Either edit using nano

$ nano single_multichrom.sh 

Run the App.  Will loop over 2 chromosomes running the single variant analyses
$ ./single_multichrom.sh

9.4 Writing your own Apps

9.4.1 Exercise 5) Write an App that creates phenotype residuals and performs an inverse normal transform

Use app wizard to create template

$ dx-app-wizard

App Name: make_residuals
Title []: Create inverse normal transformed residuals

1st input name (<ENTER> to finish): phenofile
Label (optional human-readable name) []: CSV phenotype file
Choose a class (<TAB> twice for choices): file
This is an optional parameter [y/n]: n

2nd input name (<ENTER> to finish): model
Label (optional human-readable name) []: model for creating residuals (e.g. outcome~sex+Population )
Choose a class (<TAB> twice for choices): string
This is an optional parameter [y/n]: n

3rd input name (<ENTER> to finish): prefix
Label (optional human-readable name) []: Output filename prefix
Choose a class (<TAB> twice for choices): string
This is an optional parameter [y/n]: n

4th input name (<ENTER> to finish): <ENTER>

1st output name (<ENTER> to finish): output
Label (optional human-readable name) []: 
Choose a class (<TAB> twice for choices): file

Timeout policy [48h]: 1h
Programming language: bash

*Use defaults for other options*

Look at the files created by the wizard

cd make_residuals/
ls
more dxapp.json

Edit App executable to run an R script

$ vi src/make_residuals.sh
main() {

    echo "Value of phenofile: '$phenofile'"
    echo "Value of model: '$model'"
    echo "Value of prefix: '$prefix'"

    dx download "$phenofile" -o phenofile

    ## ADD THIS LINE ##
    Rscript /make_resid.R $model

    output=$(dx upload output --brief)

    ## ADD THIS LINE ##
    dx mv ${output} ${prefix}.csv
    
    dx-jobutil-add-output output "$output" --class=file
    
}

Create an R script that does the ‘work’ $ vi resources/make_resid.R

args<-commandArgs(TRUE)
model <- as.formula(args[1])
print(model)
pheno = read.csv("phenofile",as.is=T)
pheno$resid = residuals(lm(model,data=pheno))
pheno$invnt_resid =  with(pheno,qnorm((rank(resid,na.last="keep")-0.5)/sum(!is.na(resid))))
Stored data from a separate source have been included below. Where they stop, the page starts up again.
===== src/rtl/clkgate_pkg.sv =====
package clkgate_pkg;

  localparam int NUM_DOM = 5;

  localparam int DOM_CORE  = 0;
  localparam int DOM_DC    = 1;
  localparam int DOM_SNOOP = 2;
  localparam int DOM_TBASE = 3;
  localparam int DOM_PERI  = 4;

  typedef enum logic [2:0] {
    PM_RUN     = 3'd0,
    PM_DOZE    = 3'd1,
    PM_NAP     = 3'd2,
    PM_SLEEP   = 3'd3,
    PM_REDUCED = 3'd4,
    PM_PIDLE   = 3'd5,
    PM_STANDBY = 3'd6,
    PM_RSVD    = 3'd7
  } pmode_e;

  // Domains allowed to tick in each mode (the core bit of the reduced
  // mode is further qualified by the divider tick).
  function automatic logic [NUM_DOM-1:0] dom_mask(pmode_e m);
    logic [NUM_DOM-1:0] v;
    v = '0;
    case (m)
      PM_RUN, PM_REDUCED: v = '1;
      PM_DOZE: begin
        v[DOM_DC]    = 1'b1;
        v[DOM_SNOOP] = 1'b1;
        v[DOM_TBASE] = 1'b1;
      end
      PM_NAP:   v[DOM_TBASE] = 1'b1;
      PM_PIDLE: v[DOM_PERI]  = 1'b1;
      default:  v = '0;
    endcase
    return v;
  endfunction

endpackage


===== src/rtl/gate_req_qual.sv =====
module gate_req_qual
  import clkgate_pkg::*;
(
  input  logic   clk,
  input  logic   rst,
  input  logic   wake,
  input  logic   boundary,
  input  logic [2:0] mode_sel,
  input  logic   pin_req,
  input  logic   pin_arm,
  input  logic   sw_req,
  input  logic   sw_arm,
  output logic   apply,
  output pmode_e apply_mode
);

  logic   req_now;
  logic   cand_v;
  pmode_e cand_m;
  logic   pend_v;
  pmode_e pend_m;

  always_comb begin
    req_now = ((pin_req & pin_arm) | (sw_req & sw_arm)) &&
              (pmode_e'(mode_sel) != PM_RSVD);
    cand_v  = req_now | pend_v;
    cand_m  = req_now ? pmode_e'(mode_sel) : pend_m;
    apply   = cand_v & boundary & ~wake;
    apply_mode = cand_m;
  end

  always_ff @(posedge clk) begin
    if (rst || wake) begin
      pend_v <= 1'b0;
      pend_m <= PM_RUN;
    end else if (cand_v && !boundary) begin
      pend_v <= 1'b1;
      pend_m <= cand_m;
    end else if (apply) begin
      pend_v <= 1'b0;
    end
  end

endmodule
write.csv(pheno,file="output",row.names=F)

Build the App

$ dx build -f make_residuals --destination=output/YOURNAME/make_residuals

Run the App

$ dx run output/YOURNAME/make_residuals -iphenofile=phenotype/1KG_pheno.csv \
-imodel=outcome~sex+Population -iprefix=1kg_pheno_invnt \
--destination=output/YOURNAME --yes

Monitor Progress

$ dx watch jobid

9.4.2 Optional Exercise 6) Make QQ plot

Make QQ plot of your single variant results.
Select results from the multiple chromosome run (chr21 and chr22).

You will need to identify the p-value column name. To view the results file try these options:

dx download to download the results for viewing.
View file through web interface using Visualize ( next to Monitor near top of the page ) and select Gzipped File Previewer
Pipe zipped file though regular linux commands dx cat to view column names

$ dx cat output/folder/file | gunzip | head

Once you know the name of the p-value column, run qqplot first through web interface and then try running interactivly from the web interface then from the command line.

$ dx run tools/qqplot

Note: the plot label must not contain spaces.
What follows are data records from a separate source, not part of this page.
File: src/rtl/hbx_decode.sv
module hbx_decode
  import hbx_pkg::*;
#(
  parameter int unsigned     AW        = 32,
  parameter logic [AW-1:0]   CFG_BASE  = 'h3000_0000,
  parameter logic [AW-1:0]   OB_BASE   = 'h4000_0000,
  parameter int unsigned     OB_LOG2   = 28,
  parameter int unsigned     ROOT_BUS  = 0,
  parameter int unsigned     ROOT_DEVS = 4,
  localparam int unsigned    MAPW      = ROOT_DEVS * 8,
  localparam int unsigned    MAPIW     = (MAPW > 1) ? $clog2(MAPW) : 1
) (
  input  logic [AW-1:0]   addr,
  input  logic [MAPW-1:0] fn_map,
  output tgt_e            tgt,
  output cfg_tgt_t        fields,
  output logic            root_absent
);

  logic       cfg_hit;
  logic       ob_hit;
  logic [7:0] flat_idx;
  logic       dev_in_range;

  assign cfg_hit = (addr[AW-1:CFG_OFF_W] == CFG_BASE[AW-1:CFG_OFF_W]);
  assign ob_hit  = (addr[AW-1:OB_LOG2]   == OB_BASE[AW-1:OB_LOG2]);
  assign fields  = cfg_tgt_t'(addr[CFG_OFF_W-1:0]);

  always_comb begin
    if (cfg_hit)     tgt = TGT_CFG;
    else if (ob_hit) tgt = TGT_MEM;
    else             tgt = TGT_NONE;
  end

  // Presence lookup on the root bus only; other buses are always forwarded
  assign flat_idx     = {fields.dev, fields.fn};
  assign dev_in_range = (32'(fields.dev) < ROOT_DEVS);

  always_comb begin
    root_absent = 1'b0;
    if (fields.bus == 8'(ROOT_BUS)) begin
      if (!dev_in_range) root_absent = 1'b1;
      else               root_absent = !fn_map[flat_idx[MAPIW-1:0]];
    end
  end

endmodule

File: src/rtl/hbx_win_match.sv
module hbx_win_match #(
  parameter int unsigned  AW   = 32,
  parameter int unsigned  NWIN = 4,
  localparam int unsigned WIW  = (NWIN > 1) ? $clog2(NWIN) : 1
) (
  input  logic [AW-1:0]      addr,
  input  logic [NWIN-1:0]    en,
  input  logic [NWIN*AW-1:0] base,
  input  logic [NWIN*AW-1:0] limit,
  output logic               hit,
  output logic [WIW-1:0]     idx
);

  logic [NWIN-1:0] claim;

  for (genvar g = 0; g < NWIN; g++) begin : g_win
    logic [AW-1:0] lo;
    logic [AW-1:0] hi;
    assign lo       = base[g*AW +: AW];
    assign hi       = limit[g*AW +: AW];
    assign claim[g] = en[g] && (addr >= lo) && (addr <= hi);
  end

  // Lowest claiming index wins
  always_comb begin
    hit = 1'b0;
    idx = '0;
    for (int i = NWIN - 1; i >= 0; i--) begin
      if (claim[i]) begin
        hit = 1'b1;
        idx = WIW'(i);
      end
    end
  end

endmodule

File: src/rtl/hbx_tmo.sv
module hbx_tmo #(
  parameter int unsigned  TIMEOUT = 1024,
  localparam int unsigned CW      = $clog2(TIMEOUT + 1)
) (
  input  logic clk,
  input  logic rst,
  input  logic run,
  output logic expired
);

  logic [CW-1:0] cnt;

  always_ff @(posedge clk) begin
    if (rst || !run) cnt <= '0;
    else             cnt <= cnt + 1'b1;
  end

  assign expired = run && (cnt == CW'(TIMEOUT - 1));

endmodule

File: src/rtl/hb_cfg_xlate.sv
module hb_cfg_xlate
  import hbx_pkg::*;
#(
  parameter int unsigned   AW        = 32,
  parameter int unsigned   DW        = 32,
  parameter int unsigned   NWIN      = 4,
  parameter int unsigned   ROOT_DEVS = 4,
  parameter int unsigned   ROOT_BUS  = 0,
  parameter logic [AW-1:0] CFG_BASE  = 'h3000_0000,
  parameter logic [AW-1:0] OB_BASE   = 'h4000_0000,
  parameter int unsigned   OB_LOG2   = 28,
  parameter int unsigned   TIMEOUT   = 1024,
  localparam int unsigned  MAPW      = ROOT_DEVS * 8,
  localparam int unsigned  WIW       = (NWIN > 1) ? $clog2(NWIN) : 1
) (
  input  logic               clk,
  input  logic               rst,
  input  logic               req_valid,
  output logic               req_ready,
  input  logic               req_write,
  input  logic [AW-1:0]      req_addr,
  input  logic [DW-1:0]      req_wdata,
  output logic               rsp_valid,
  output logic               rsp_err,
  output logic [DW-1:0]      rsp_rdata,
  input  logic [MAPW-1:0]    root_fn_map,
  input  logic [NWIN-1:0]    win_en,
  input  logic [NWIN*AW-1:0] win_base,
  input  logic [NWIN*AW-1:0] win_limit,
  output logic               cfg_req_valid,
  output logic               cfg_req_write,
  output logic [7:0]         cfg_req_bus,
  output logic [4:0]         cfg_req_dev,
  output logic [2:0]         cfg_req_fn,
  output logic [11:0]        cfg_req_reg,
  output logic [DW-1:0]      cfg_req_wdata,
  input  logic               cfg_cpl_valid,
  input  logic               cfg_cpl_ur,
  input  logic [DW-1:0]      cfg_cpl_data,
  output logic               mem_req_valid,
  output logic               mem_req_write,
  output logic [AW-1:0]      mem_req_addr,
  output logic [DW-1:0]      mem_req_wdata,
  output logic [WIW-1:0]     mem_req_win,
  input  logic               mem_cpl_valid,
  input  logic [DW-1:0]      mem_cpl_data
);

  localparam logic [DW-1:0] ALL_ONES = '1;

  st_e            state;
  tgt_e           tgt;
  cfg_tgt_t       fields;
  logic           root_absent;
  logic           win_hit;
  logic [WIW-1:0] win_idx;
  logic           tmo_expired;
  logic           pend_write;
  logic           waiting;

  hbx_decode #(
    .AW        (AW),
    .CFG_BASE  (CFG_BASE),
    .OB_BASE   (OB_BASE),
    .OB_LOG2   (OB_LOG2),
    .ROOT_BUS  (ROOT_BUS),
    .ROOT_DEVS (ROOT_DEVS)
  ) u_decode (
    .addr        (req_addr),
    .fn_map      (root_fn_map),
    .tgt         (tgt),
    .fields      (fields),
    .root_absent (root_absent)
  );

  hbx_win_match #(
    .AW   (AW),
    .NWIN (NWIN)
  ) u_match (
    .addr  (req_addr),
    .en    (win_en),
    .base  (win_base),
    .limit (win_limit),
    .hit   (win_hit),
    .idx   (win_idx)
  );

  assign waiting = (state != ST_IDLE);

  hbx_tmo #(
    .TIMEOUT (TIMEOUT)
  ) u_tmo (
    .clk     (clk),
    .rst     (rst),
    .run     (waiting),
    .expired (tmo_expired)
  );

  assign req_ready = (state == ST_IDLE);

  always_ff @(posedge clk) begin
    if (rst) begin
      state         <= ST_IDLE;
      pend_write    <= 1'b0;
      rsp_valid     <= 1'b0;
      rsp_err       <= 1'b0;
      rsp_rdata     <= '0;
      cfg_req_valid <= 1'b0;
      cfg_req_write <= 1'b0;
      cfg_req_bus   <= '0;
      cfg_req_dev   <= '0;
      cfg_req_fn    <= '0;
      cfg_req_reg   <= '0;
      cfg_req_wdata <= '0;
      mem_req_valid <= 1'b0;
      mem_req_write <= 1'b0;
      mem_req_addr  <= '0;
      mem_req_wdata <= '0;
      mem_req_win   <= '0;
    end else begin
      rsp_valid     <= 1'b0;
      cfg_req_valid <= 1'b0;
      mem_req_valid <= 1'b0;
      unique case (state)
        ST_IDLE: begin
          if (req_valid) begin
            pend_write <= req_write;
            unique case (tgt)
              TGT_CFG: begin
                if (root_absent) begin
                  // Absent root-bus target: answer locally, nothing issued
                  rsp_valid <= 1'b1;
                  rsp_err   <= 1'b0;
                  rsp_rdata <= req_write ? '0 : ALL_ONES;
                end else begin
                  cfg_req_valid <= 1'b1;
                  cfg_req_write <= req_write;
                  cfg_req_bus   <= fields.bus;
                  cfg_req_dev   <= fields.dev;
                  cfg_req_fn    <= fields.fn;
                  cfg_req_reg   <= fields.regoff;
                  cfg_req_wdata <= req_wdata;
                  state         <= ST_CFG_WAIT;
                end
              end
              TGT_MEM: begin
                if (win_hit) begin
                  mem_req_valid <= 1'b1;
                  mem_req_write <= req_write;
                  mem_req_addr  <= req_addr;
                  mem_req_wdata <= req_wdata;
                  mem_req_win   <= win_idx;
                  state         <= ST_MEM_WAIT;
                end else begin
                  rsp_valid <= 1'b1;
                  rsp_err   <= 1'b1;
                  rsp_rdata <= '0;
                end
              end
              default: begin
                rsp_valid <= 1'b1;
                rsp_err   <= 1'b1;
                rsp_rdata <= '0;
              end
            endcase
          end
        end
        ST_CFG_WAIT: begin
          if (cfg_cpl_valid) begin
            rsp_valid <= 1'b1;
            rsp_err   <= 1'b0;
            if (pend_write)      rsp_rdata <= '0;
            else if (cfg_cpl_ur) rsp_rdata <= ALL_ONES;
            else                 rsp_rdata <= cfg_cpl_data;
            state <= ST_IDLE;
          end else if (tmo_expired) begin
            rsp_valid <= 1'b1;
            rsp_err   <= 1'b0;
            rsp_rdata <= pend_write ? '0 : ALL_ONES;
            state     <= ST_IDLE;
          end
        end
        ST_MEM_WAIT: begin
          if (mem_cpl_valid) begin
            rsp_valid <= 1'b1;
            rsp_err   <= 1'b0;
            rsp_rdata <= pend_write ? '0 : mem_cpl_data;
            state     <= ST_IDLE;
          end else if (tmo_expired) begin
            rsp_valid <= 1'b1;
            rsp_err   <= 1'b1;
            rsp_rdata <= '0;
            state     <= ST_IDLE;
          end
        end
        default: state <= ST_IDLE;
      endcase
    end
  end

endmodule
9.4.3 Optional Exercise 8) Create a regional association plot using LD extracted from your data set

This process requires two steps, one to extract the LD for all variants in the region and one to create the plot. Sequencing data sets often contain variants not in external refernce panels, so it is helpful to create your own LD reference.

Step 1: Run GILD (GDS Into LD) App (tools/gild_v1)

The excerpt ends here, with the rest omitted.